Yesterday, legislation adding an additional $310 Billion to the Payroll Protection Program (PPP) and $50 Billion to the Economic Injury Disaster Loan (EIDL) funds passed the Senate, and passage in the House is imminent. But the new funds will disappear quickly!
The original massive PPP and EIDL appropriations evaporated in less than two weeks. Although those funds were designed to keep small businesses alive in the face of the COVID-19 pandemic, publicly traded companies and those with strong lender relationships were reportedly pushed to the front of the line. The International Franchise Association (IFA) reports that although 98% of franchisees applied for the loans, only 12% received PPP funding – despite approval of over 61% of franchisee applications.
Addressing the funding disparity, the new authorization specifically sets aside funds for smaller businesses and minority businesses. Equally important it earmarks $60 Billion for community development financial institutions, which appears to be designed to overcome the gating processes employed by established institutions to prioritize loan applicants during the first round of funding.

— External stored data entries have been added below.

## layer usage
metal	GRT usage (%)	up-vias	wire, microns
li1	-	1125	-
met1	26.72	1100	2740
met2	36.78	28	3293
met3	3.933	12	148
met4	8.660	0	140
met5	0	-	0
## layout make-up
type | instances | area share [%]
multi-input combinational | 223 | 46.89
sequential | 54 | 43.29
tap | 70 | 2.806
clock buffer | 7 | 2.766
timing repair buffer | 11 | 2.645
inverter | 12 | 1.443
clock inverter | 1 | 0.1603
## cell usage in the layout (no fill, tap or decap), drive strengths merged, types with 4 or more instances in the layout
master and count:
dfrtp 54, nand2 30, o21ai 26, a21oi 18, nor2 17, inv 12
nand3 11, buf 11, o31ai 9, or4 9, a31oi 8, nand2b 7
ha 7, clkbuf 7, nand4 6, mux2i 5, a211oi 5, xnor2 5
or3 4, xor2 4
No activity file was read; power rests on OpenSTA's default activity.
==> config.mk <==
export PLATFORM = sky130hd
export DESIGN_NAME = alu_operand_issue
export DESIGN_NICKNAME = d
export VERILOG_FILES = /design/src/rtl/alu_operand_issue.sv
export SDC_FILE = /design/constraint.sdc
export NUM_CORES = 2
export LEC_CHECK = 0
export BUFFER_PORTS_ARGS = -buffer_cell sky130_fd_sc_hd__buf_2
export CORE_MARGIN = 8
export CORE_UTILIZATION = 60
export CTS_CLUSTER_DIAMETER = 40
export CTS_CLUSTER_SIZE = 14
export DETAILED_ROUTE_END_ITERATION = 8
export HOLD_SLACK_MARGIN = 0.1
export PLACE_DENSITY = 0.79
export SYNTH_ARGS = -nofsm -noshare
export SYNTH_HDL_FRONTEND = slang
export SYNTH_SLANG_ARGS = --single-unit
==> constraint.sdc <==
create_clock -name clk -period 46.5 [get_ports clk]
set_input_delay 11.625 -clock clk [delete_from_list [all_inputs] [get_ports clk]]
set_output_delay 11.625 -clock clk [all_outputs]
set_load 0.05 [all_outputs]
$ cat config.mk
export PLATFORM = sky130hd
export DESIGN_NAME = fetch_unit
export DESIGN_NICKNAME = d
export VERILOG_FILES = /design/src/rtl/fetch_unit.sv
export SDC_FILE = /design/constraint.sdc
export NUM_CORES = 1
export LEC_CHECK = 0
export CAP_MARGIN = 20
export CORE_UTILIZATION = 36
export CTS_BUF_LIST = sky130_fd_sc_hd__clkbuf_8
export DETAILED_ROUTE_END_ITERATION = 10
export PLACE_DENSITY_LB_ADDON = 0.3
export SLEW_MARGIN = 20
export SYNTH_ARGS = -nofsm -noshare
export SYNTH_HDL_FRONTEND = slang
export SYNTH_SLANG_ARGS = --single-unit
$ cat constraint.sdc
create_clock -name clk -period 3.55 [get_ports clk]
set_input_delay 0.5325 -clock clk [delete_from_list [all_inputs] [get_ports clk]]
set_output_delay 0.5325 -clock clk [all_outputs]
set_load 0.02 [all_outputs]
`src/rtl/result_dump_pkg.sv`:
```
// Shared types and constants for the result dump streamer.
// Latency: n/a (declarations only).
// Backpressure: n/a.
package result_dump_pkg;

    // Dump sequencer states.
    typedef enum logic [2:0] {
        IDLE    = 3'd0,
        HDR     = 3'd1,
        CNT     = 3'd2,
        RD_REQ  = 3'd3,
        RD_WAIT = 3'd4,
        WORD    = 3'd5,
        TRAIL   = 3'd6,
        FIN     = 3'd7
    } state_t;

    // Framing bytes around each dump.
    localparam logic [7:0] HDR_BYTE = 8'hA5;
    localparam logic [7:0] TRL_BYTE = 8'h5A;

    // clock_count and instr_count, 4 bytes each.
    localparam int CNT_BYTES = 8;

    // Bytes on the stream for one dump: header, two counters, words, trailer.
    function automatic int unsigned dump_bytes(input int unsigned num_words,
                                               input int unsigned reg_width);
        return 32'd10 + num_words * (reg_width / 32'd8);
    endfunction

endpackage

```
`src/rtl/result_dump_if.sv`:
```
// Memory read port and byte stream grouped for the result dump block.
// Latency: n/a (wiring only).
// Backpressure: tx_ready from the sink stalls the byte stream.
interface result_dump_if #(
    parameter int REG_WIDTH = 32
) ();
    logic                 mem_rd_en;
    logic [31:0]          mem_index;
    logic [REG_WIDTH-1:0] mem_data;
    logic [7:0]           tx_data;
    logic                 tx_valid;
    logic                 tx_ready;

    // Dump block side: issues memory reads, sources the byte stream.
    modport master (
        output mem_rd_en,
        output mem_index,
        input  mem_data,
        output tx_data,
        output tx_valid,
        input  tx_ready
    );

    // Memory/sink side.
    modport slave (
        input  mem_rd_en,
        input  mem_index,
        output mem_data,
        input  tx_data,
        input  tx_valid,
        output tx_ready
    );
endinterface

```
`src/rtl/byte_serializer.sv`:
```
// Loads up to W bits and streams them out one byte at a time, LSB byte first.
// Latency: first byte is valid the cycle after load; one byte per accepted cycle.
// Backpressure: tx_data/tx_valid hold while tx_ready is low.
module byte_serializer #(
    parameter int W  = 64,
    parameter int CW = $clog2(W / 8 + 1)
) (
    input  logic          CLOCK_50,
    input  logic          rstn,
    input  logic          load,
    input  logic [W-1:0]  load_data,
    input  logic [CW-1:0] load_bytes,
    input  logic          tx_ready,
    output logic [7:0]    tx_data,
    output logic          tx_valid,
    output logic          last
);

    logic [W-1:0]  shreg;
    logic [CW-1:0] remaining;
    logic          fire;

    assign tx_valid = (remaining != '0);
    assign tx_data  = shreg[7:0];
    assign fire     = tx_valid && tx_ready;
    // Final byte of the loaded word is being accepted this cycle.
    assign last     = fire && (remaining == CW'(1));

    // Shift register and remaining-byte count; a load takes priority over a shift.
    always_ff @(posedge CLOCK_50) begin
        if (!rstn) begin
            shreg     <= '0;
            remaining <= '0;
        end else if (load) begin
            shreg     <= load_data;
            remaining <= load_bytes;
        end else if (fire) begin
            shreg     <= {8'h00, shreg[W-1:8]};
            remaining <= remaining - CW'(1);
        end
    end

endmodule

```
`src/rtl/result_dump.sv`:
```
// Streams a CPU result dump: A5, cycle/instr counts, NUM_WORDS memory words, 5A.
// Latency: header valid the cycle after done; 2 idle cycles per word for the memory read.
// Backpressure: tx_ready low stalls the stream with tx_data held; no bytes dropped.
module result_dump
    import result_dump_pkg::*;
#(
    parameter int REG_WIDTH = 32,
    parameter int BASE_WORD = 200,
    parameter int NUM_WORDS = 100
) (
    input  logic          CLOCK_50,
    input  logic          rstn,
    input  logic          done,
    input  logic [31:0]   clock_count,
    input  logic [31:0]   instr_count,
    result_dump_if.master bus,
    output logic          dump_busy,
    output logic          dump_done
);

    // Serializer must hold both counters at once as well as one memory word.
    localparam int SER_W = (REG_WIDTH > 64) ? REG_WIDTH : 64;
    localparam int BCW   = $clog2(SER_W / 8 + 1);

    // Word counter covers 0..NUM_WORDS-1 and stops at the last index.
    localparam int               WCW       = (NUM_WORDS > 1) ? $clog2(NUM_WORDS) : 1;
    localparam int               LAST_WORD = (NUM_WORDS > 0) ? NUM_WORDS - 1 : 0;
    localparam logic [WCW-1:0]   LAST_IDX  = WCW'(LAST_WORD);
    localparam bit               NO_WORDS  = (NUM_WORDS == 0);

    state_t           state;
    state_t           state_nxt;
    logic [31:0]      clk_cap;
    logic [31:0]      instr_cap;
    logic [WCW-1:0]   word_cnt;
    logic             last_word;

    logic             ser_load;
    logic [SER_W-1:0] ser_data;
    logic [BCW-1:0]   ser_bytes;
    logic             ser_last;

    assign last_word = (word_cnt == LAST_IDX);

    // State register.
    always_ff @(posedge CLOCK_50) begin
        if (!rstn) begin
            state <= IDLE;
        end else begin
            state <= state_nxt;
        end
    end

    // Next-state: each streaming state advances when its last byte is accepted.
    always_comb begin
        state_nxt = state;
        case (state)
            IDLE:    if (done)     state_nxt = HDR;
            HDR:     if (ser_last) state_nxt = CNT;
            CNT:     if (ser_last) state_nxt = NO_WORDS ? TRAIL : RD_REQ;
            RD_REQ:                state_nxt = RD_WAIT;
            RD_WAIT:               state_nxt = WORD;
            WORD:    if (ser_last) state_nxt = last_word ? TRAIL : RD_REQ;
            TRAIL:   if (ser_last) state_nxt = FIN;
            FIN:     if (!done)    state_nxt = IDLE;
            default:               state_nxt = IDLE;
        endcase
    end

    // Outputs: memory strobe, status flags, and serializer loads on state entry.
    always_comb begin
        bus.mem_rd_en = 1'b0;
        bus.mem_index = '0;
        dump_busy     = (state != IDLE) && (state != FIN);
        dump_done     = (state == FIN);
        ser_load      = 1'b0;
        ser_data      = '0;
        ser_bytes     = '0;
        case (state)
            IDLE: begin
                if (done) begin
                    ser_load  = 1'b1;
                    ser_data  = SER_W'(HDR_BYTE);
                    ser_bytes = BCW'(1);
                end
            end
            HDR: begin
                if (ser_last) begin
                    ser_load  = 1'b1;
                    ser_data  = SER_W'({instr_cap, clk_cap});
                    ser_bytes = BCW'(CNT_BYTES);
                end
            end
            CNT: begin
                if (ser_last && NO_WORDS) begin
                    ser_load  = 1'b1;
                    ser_data  = SER_W'(TRL_BYTE);
                    ser_bytes = BCW'(1);
                end
            end
            RD_REQ: begin
                bus.mem_rd_en = 1'b1;
                bus.mem_index = 32'(BASE_WORD) + 32'(word_cnt);
            end
            RD_WAIT: begin
                ser_load  = 1'b1;
                ser_data  = SER_W'(bus.mem_data);
                ser_bytes = BCW'(REG_WIDTH / 8);
            end
            WORD: begin
                if (ser_last && last_word) begin
                    ser_load  = 1'b1;
                    ser_data  = SER_W'(TRL_BYTE);
                    ser_bytes = BCW'(1);
                end
            end
            default: ;
        endcase
    end

    // Counter snapshot at trigger time and word index; later input changes are ignored.
    always_ff @(posedge CLOCK_50) begin
        if (!rstn) begin
            clk_cap   <= '0;
            instr_cap <= '0;
            word_cnt  <= '0;
        end else if (state == IDLE && done) begin
            clk_cap   <= clock_count;
            instr_cap <= instr_count;
            word_cnt  <= '0;
        end else if (state == WORD && ser_last && !last_word) begin
            word_cnt  <= word_cnt + WCW'(1);
        end
    end

    byte_serializer #(
        .W  (SER_W),
        .CW (BCW)
    ) u_ser (
        .CLOCK_50   (CLOCK_50),
        .rstn       (rstn),
        .load       (ser_load),
        .load_data  (ser_data),
        .load_bytes (ser_bytes),
        .tx_ready   (bus.tx_ready),
        .tx_data    (bus.tx_data),
        .tx_valid   (bus.tx_valid),
        .last       (ser_last)
    );

endmodule

```
`src/flat_wrapper.sv`:
```
// flat-port wrapper written by rule: the top's interface ports become plain ports
module result_dump_flat import result_dump_pkg::*;
#(
    parameter int REG_WIDTH = 32,
    parameter int BASE_WORD = 200,
    parameter int NUM_WORDS = 100
)
  (CLOCK_50, rstn, done, clock_count, instr_count, dump_busy, dump_done, bus_mem_rd_en, bus_mem_index, bus_mem_data, bus_tx_data, bus_tx_valid, bus_tx_ready);
  result_dump_if #(.REG_WIDTH(REG_WIDTH)) bus_i ();
  input  logic CLOCK_50;
  input  logic rstn;
  input  logic done;
  input  logic [31:0] clock_count;
  input  logic [31:0] instr_count;
  output logic dump_busy;
  output logic dump_done;
  output wire logic [$bits(bus_i.mem_rd_en)-1:0] bus_mem_rd_en;
  output wire logic [$bits(bus_i.mem_index)-1:0] bus_mem_index;
  input wire logic [$bits(bus_i.mem_data)-1:0] bus_mem_data;
  output wire logic [$bits(bus_i.tx_data)-1:0] bus_tx_data;
  output wire logic [$bits(bus_i.tx_valid)-1:0] bus_tx_valid;
  input wire logic [$bits(bus_i.tx_ready)-1:0] bus_tx_ready;
  assign bus_mem_rd_en = bus_i.mem_rd_en;
  assign bus_mem_index = bus_i.mem_index;
  assign bus_i.mem_data = bus_mem_data;
  assign bus_tx_data = bus_i.tx_data;
  assign bus_tx_valid = bus_i.tx_valid;
  assign bus_i.tx_ready = bus_tx_ready;
  result_dump #(.REG_WIDTH(REG_WIDTH), .BASE_WORD(BASE_WORD), .NUM_WORDS(NUM_WORDS)) u_core (.CLOCK_50(CLOCK_50), .rstn(rstn), .done(done), .clock_count(clock_count), .instr_count(instr_count), .bus(bus_i), .dump_busy(dump_busy), .dump_done(dump_done));
endmodule
```
<file path="src/rtl/multi_dataflow_kernel_adapter_mc.sv">
// Kernel adapter between HWPE streamers/engine and a multi_dataflow datapath.
// Gates input handshakes while a job runs, counts accepted beats per stream,
// emits per-stream event pulses and signals job completion once every output
// stream has delivered its programmed beat count. Data buses bypass this block.
module multi_dataflow_kernel_adapter_mc #(
    parameter int N_IN  = 2,
    parameter int N_OUT = 2,
    parameter int CNT_W = 16
) (
    input  logic                   clk_i,
    input  logic                   rst_i,
    input  logic                   clear_i,
    input  logic                   start_i,
    input  logic [N_OUT*CNT_W-1:0] tot_out_i,
    input  logic [N_IN*CNT_W-1:0]  in_ratio_i,
    input  logic [N_IN-1:0]        in_valid_i,
    output logic [N_IN-1:0]        in_ready_o,
    output logic [N_IN-1:0]        k_in_valid_o,
    input  logic [N_IN-1:0]        k_in_ready_i,
    input  logic [N_OUT-1:0]       out_valid_i,
    input  logic [N_OUT-1:0]       out_ready_i,
    output logic [N_IN-1:0]        in_evt_o,
    output logic [N_OUT-1:0]       out_evt_o,
    output logic [N_OUT*CNT_W-1:0] out_cnt_o,
    output logic                   done_o,
    output logic                   idle_o,
    output logic                   err_o
);

    localparam logic [CNT_W-1:0] ONE = {{(CNT_W-1){1'b0}}, 1'b1};

    typedef enum logic [1:0] {
        ST_IDLE,
        ST_RUN,
        ST_DONE
    } state_t;

    state_t           state;
    logic             srst;
    logic             run;
    logic             start_fire;
    logic             complete;

    logic [CNT_W-1:0] tot_lat   [N_OUT];
    logic [CNT_W-1:0] ratio_lat [N_IN];
    logic [CNT_W-1:0] gcnt      [N_IN];
    logic [CNT_W-1:0] out_cnt   [N_OUT];

    logic [N_IN-1:0]  in_acc;
    logic [N_OUT-1:0] out_acc;
    logic [N_OUT-1:0] out_full;
    logic [N_OUT-1:0] out_bad;

    // Soft clear and reset are interchangeable.
    assign srst       = rst_i | clear_i;
    assign run        = (state == ST_RUN);
    assign start_fire = (state == ST_IDLE) && start_i;

    // Handshake gating is purely combinational so the pass-through adds no latency.
    assign in_ready_o   = k_in_ready_i & {N_IN{run}};
    assign k_in_valid_o = in_valid_i & {N_IN{run}};
    assign in_acc       = in_valid_i & k_in_ready_i & {N_IN{run}};

    assign out_acc = out_valid_i & out_ready_i;
    // A beat is illegal outside RUN or on a stream that already reached its total.
    assign out_bad = out_acc & (~{N_OUT{run}} | out_full);

    assign done_o = (state == ST_DONE);
    assign idle_o = (state == ST_IDLE);

    // Per-stream completion flags and the job-complete reduction.
    always_comb begin
        // NOTE: every combinationally assigned signal gets a default first so no latch is inferred.
        out_full = '0;
        for (int j = 0; j < N_OUT; j++) begin
            out_full[j] = (out_cnt[j] == tot_lat[j]);
        end
        complete = &out_full;
    end

    for (genvar j = 0; j < N_OUT; j++) begin : g_cnt_pack
        assign out_cnt_o[j*CNT_W +: CNT_W] = out_cnt[j];
    end

    // Job FSM and configuration latch.
    always_ff @(posedge clk_i) begin
        if (srst) begin
            // NOTE: sequential state uses non-blocking assignments so every register samples pre-edge values.
            state <= ST_IDLE;
            for (int j = 0; j < N_OUT; j++) tot_lat[j] <= '0;
            for (int i = 0; i < N_IN; i++) ratio_lat[i] <= '0;
        end else begin
            case (state)
                ST_IDLE: begin
                    if (start_i) begin
                        for (int j = 0; j < N_OUT; j++) begin
                            tot_lat[j] <= tot_out_i[j*CNT_W +: CNT_W];
                        end
                        // A zero ratio would never produce an event; treat it as one.
                        for (int i = 0; i < N_IN; i++) begin
                            ratio_lat[i] <= (in_ratio_i[i*CNT_W +: CNT_W] == '0) ?
                                            ONE : in_ratio_i[i*CNT_W +: CNT_W];
                        end
                        state <= ST_RUN;
                    end
                end
                ST_RUN: begin
                    if (complete) state <= ST_DONE;
                end
                ST_DONE: state <= ST_IDLE;
                default: state <= ST_IDLE;
            endcase
        end
    end

    // Input group counters; an event pulses the cycle after a group closes.
    always_ff @(posedge clk_i) begin
        if (srst) begin
            in_evt_o <= '0;
            for (int i = 0; i < N_IN; i++) gcnt[i] <= '0;
        end else begin
            in_evt_o <= '0;
            for (int i = 0; i < N_IN; i++) begin
                if (start_fire) begin
                    gcnt[i] <= '0;
                end else if (in_acc[i]) begin
                    if (gcnt[i] == ratio_lat[i] - ONE) begin
                        gcnt[i]     <= '0;
                        in_evt_o[i] <= 1'b1;
                    end else begin
                        gcnt[i] <= gcnt[i] + ONE;
                    end
                end
            end
        end
    end

    // Output beat counters (saturating), beat events and sticky protocol error.
    always_ff @(posedge clk_i) begin
        if (srst) begin
            out_evt_o <= '0;
            err_o     <= 1'b0;
            for (int j = 0; j < N_OUT; j++) out_cnt[j] <= '0;
        end else begin
            out_evt_o <= out_acc;
            if (|out_bad) err_o <= 1'b1;
            for (int j = 0; j < N_OUT; j++) begin
                if (start_fire) begin
                    out_cnt[j] <= '0;
                end else if (run && out_acc[j] && !out_full[j]) begin
                    out_cnt[j] <= out_cnt[j] + ONE;
                end
            end
        end
    end

endmodule

</file>
<file path="config.mk">
export PLATFORM = sky130hd
export DESIGN_NAME = multi_dataflow_kernel_adapter_mc
export DESIGN_NICKNAME = d
export VERILOG_FILES = /design/src/rtl/multi_dataflow_kernel_adapter_mc.sv
export SDC_FILE = /design/constraint.sdc
export NUM_CORES = 1
export LEC_CHECK = 0
export CORE_ASPECT_RATIO = 2
export CORE_UTILIZATION = 50
export DETAILED_ROUTE_END_ITERATION = 8
export GPL_TIMING_DRIVEN = 1
export PLACE_DENSITY = 0.87
export SLEW_MARGIN = 15
export SYNTH_ARGS = -nofsm -noshare
export SYNTH_HDL_FRONTEND = slang
export SYNTH_SLANG_ARGS = --single-unit
</file>
<file path="constraint.sdc">
create_clock -name clk_i -period 5.4 [get_ports clk_i]
set_clock_uncertainty 0.05 [all_clocks]
set_input_delay 1.08 -clock clk_i [delete_from_list [all_inputs] [get_ports clk_i]]
set_output_delay 1.08 -clock clk_i [all_outputs]
set_load 0.1 [all_outputs]
</file>
# After elaboration in Yosys (flattened, before gate mapping)
# Memory sizes are Yosys's and may differ from the RTL's.
# Index checks and enable logic that the tools add are counted.
dict set report word_totals {
  ff_bits 7
  mem_bits_rw 128
  in_bits 76
  word_cells 114
  n_memories 4
}
dict set report classes {
  n_addsub 6
  n_eq_ne 8
  mux 56
  bitwise_logic 23
  n_reduce_logical 13
}
# memory depth width read_ports rd_clocked_by_memory_dff write_ports line
set memory_table {}
lappend memory_table {gcnt 2 16 2 0 2 46} ;# logic [CNT_W-1:0] gcnt [N_IN];
lappend memory_table {out_cnt 2 16 2 0 2 47} ;# logic [CNT_W-1:0] out_cnt [N_OUT];
lappend memory_table {ratio_lat 2 16 2 0 2 45} ;# logic [CNT_W-1:0] ratio_lat [N_IN];
lappend memory_table {tot_lat 2 16 2 0 2 44} ;# logic [CNT_W-1:0] tot_lat [N_OUT];
# op count
set op_table {}
lappend op_table {{$mux 16} 16}
lappend op_table {{$add 16x1->16 const B} 4}
lappend op_table {{$eq 16x16->1} 4}
lappend op_table {{$mux 1} 37}
lappend op_table {{$logic_not 16->1} 2}
lappend op_table {{$sub 16x1->16 const B} 2}
lappend op_table {{$or 1x1->1} 15}
lappend op_table {{$and 2x2->2} 6}
lappend op_table {{$logic_and 1x1->1} 5}
lappend op_table {{$mux 2} 2}
lappend op_table {{$pmux 2 s2} 1}
lappend op_table {{$reduce_and 2->1} 2}
lappend op_table {{$eq 2x1->1 const B} 1}
lappend op_table {{$eq 2x2->1 const B} 1}
lappend op_table {{$logic_not 1->1} 2}
lappend op_table {{$logic_not 2->1} 1}
lappend op_table {{$ne 2x1->1 const B} 1}
lappend op_table {{$ne 2x2->1 const B} 1}
lappend op_table {{$not 2->2} 1}
lappend op_table {{$or 2x2->2} 1}
lappend op_table {{$reduce_or 2->1} 1}

# Longest topological paths before layout
# Gate-level depths: netlist (run 1).
dict set report logic_depth {
  word_depth 9
  depth_mapped 9
  mapped_depth_nobuf 8
}

# Worst setup path after synthesis (run 1)
# OpenSTA, ideal clock, no wires.
dict set report synth_path {
  path_kind {reg-to-reg}
  from {register state[1]}
  to {memory out_cnt[1][0] (enable)}
  arrival_ns 4.508
  t_required_ns 4.985
  path_slack_ns 0.477
  stages_incl_launch_ff 8
  n_path_buf 2
  path_cell_list {dfxtp_1 -> nor2_1 -> a21oi_1 -> inv_1 -> or3_1 -> clkbuf_1 -> clkbuf_1 -> nand2_1}
}
# item line
set synth_lines {}
lappend synth_lines {{start, declared} 38} ;# state_t state;
lappend synth_lines {{start signal, assigned} 89} ;# state <= ST_IDLE;
lappend synth_lines {{start signal, assigned} 104} ;# state <= ST_RUN;
lappend synth_lines {{start signal, assigned} 108} ;# if (complete) state <= ST_DONE;
lappend synth_lines {{end, declared} 47}

# Worst setup path in the final report (run 1)
dict set report layout_path {
  from {input port k_in_ready_i[0]}
  to {output port in_ready_o[0]}
}
dict set report layout_via {
  elab_chain_cells 1
}
# item line
set layout_rtl {}
lappend layout_rtl {{start, declared} 19} ;# input logic [N_IN-1:0] k_in_ready_i,
lappend layout_rtl {{$and 2x2->2} 60} ;# assign in_ready_o = k_in_ready_i & {N_IN{run}};
lappend layout_rtl {{end, declared} 17} ;# output logic [N_IN-1:0] in_ready_o,
# Every way passes these cells.

==> results of run 1 <==
[worst max-delay path, cell delays in order]
cell	delay [ns]
clkdlybuf4s50_1	0.48
and2_1	0.13
clkdlybuf4s50_1	1.13
[power by group through the flow]
stage / clock, mW / combinational (mW) / sequential [mW]
2_1_floorplan: 0 / 0.233 / 1.38
3_3_place_gp: 0 / 0.448 / 1.31
6_report: 1.21 / 0.464 / 1.29
4_1_cts: 1.23 / 0.464 / 1.29
3_5_place_dp: 0 / 0.459 / 1.31
5_1_grt: 1.27 / 0.497 / 1.30
[area by class of cell]
type / instances / area [um2] / share of cell area (%)
multi-input combinational: 508 / 3370 / 35.7
inverter: 13 / 48.8 / 0.516
clock buffer: 17 / 425 / 4.50
sequential: 135 / 3980 / 42.1
timing repair buffer: 120 / 1200 / 12.6
clock inverter: 15 / 189 / 2.00
tap: 195 / 244 / 2.58
[state kept, by name (all words and copies together) (netlist names)]
register and cells:
gcnt 32, out_cnt 32, ratio_lat 32, tot_lat 32
in_evt_o 2, out_evt_o 2, state 2, err_o 1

But this opportunity for franchisee and small businesses to reach PPP funds won’t last for long. It’s likely that the previously-approved borrowers will get the PPP funds first, so new applicants must ACT FAST! The newly-appropriated funds may disappear in 48 hours. And Senate leader McConnell has indicated that he does not intend to ask the Senate to consider additional rescue funds until sometime in May at the earliest.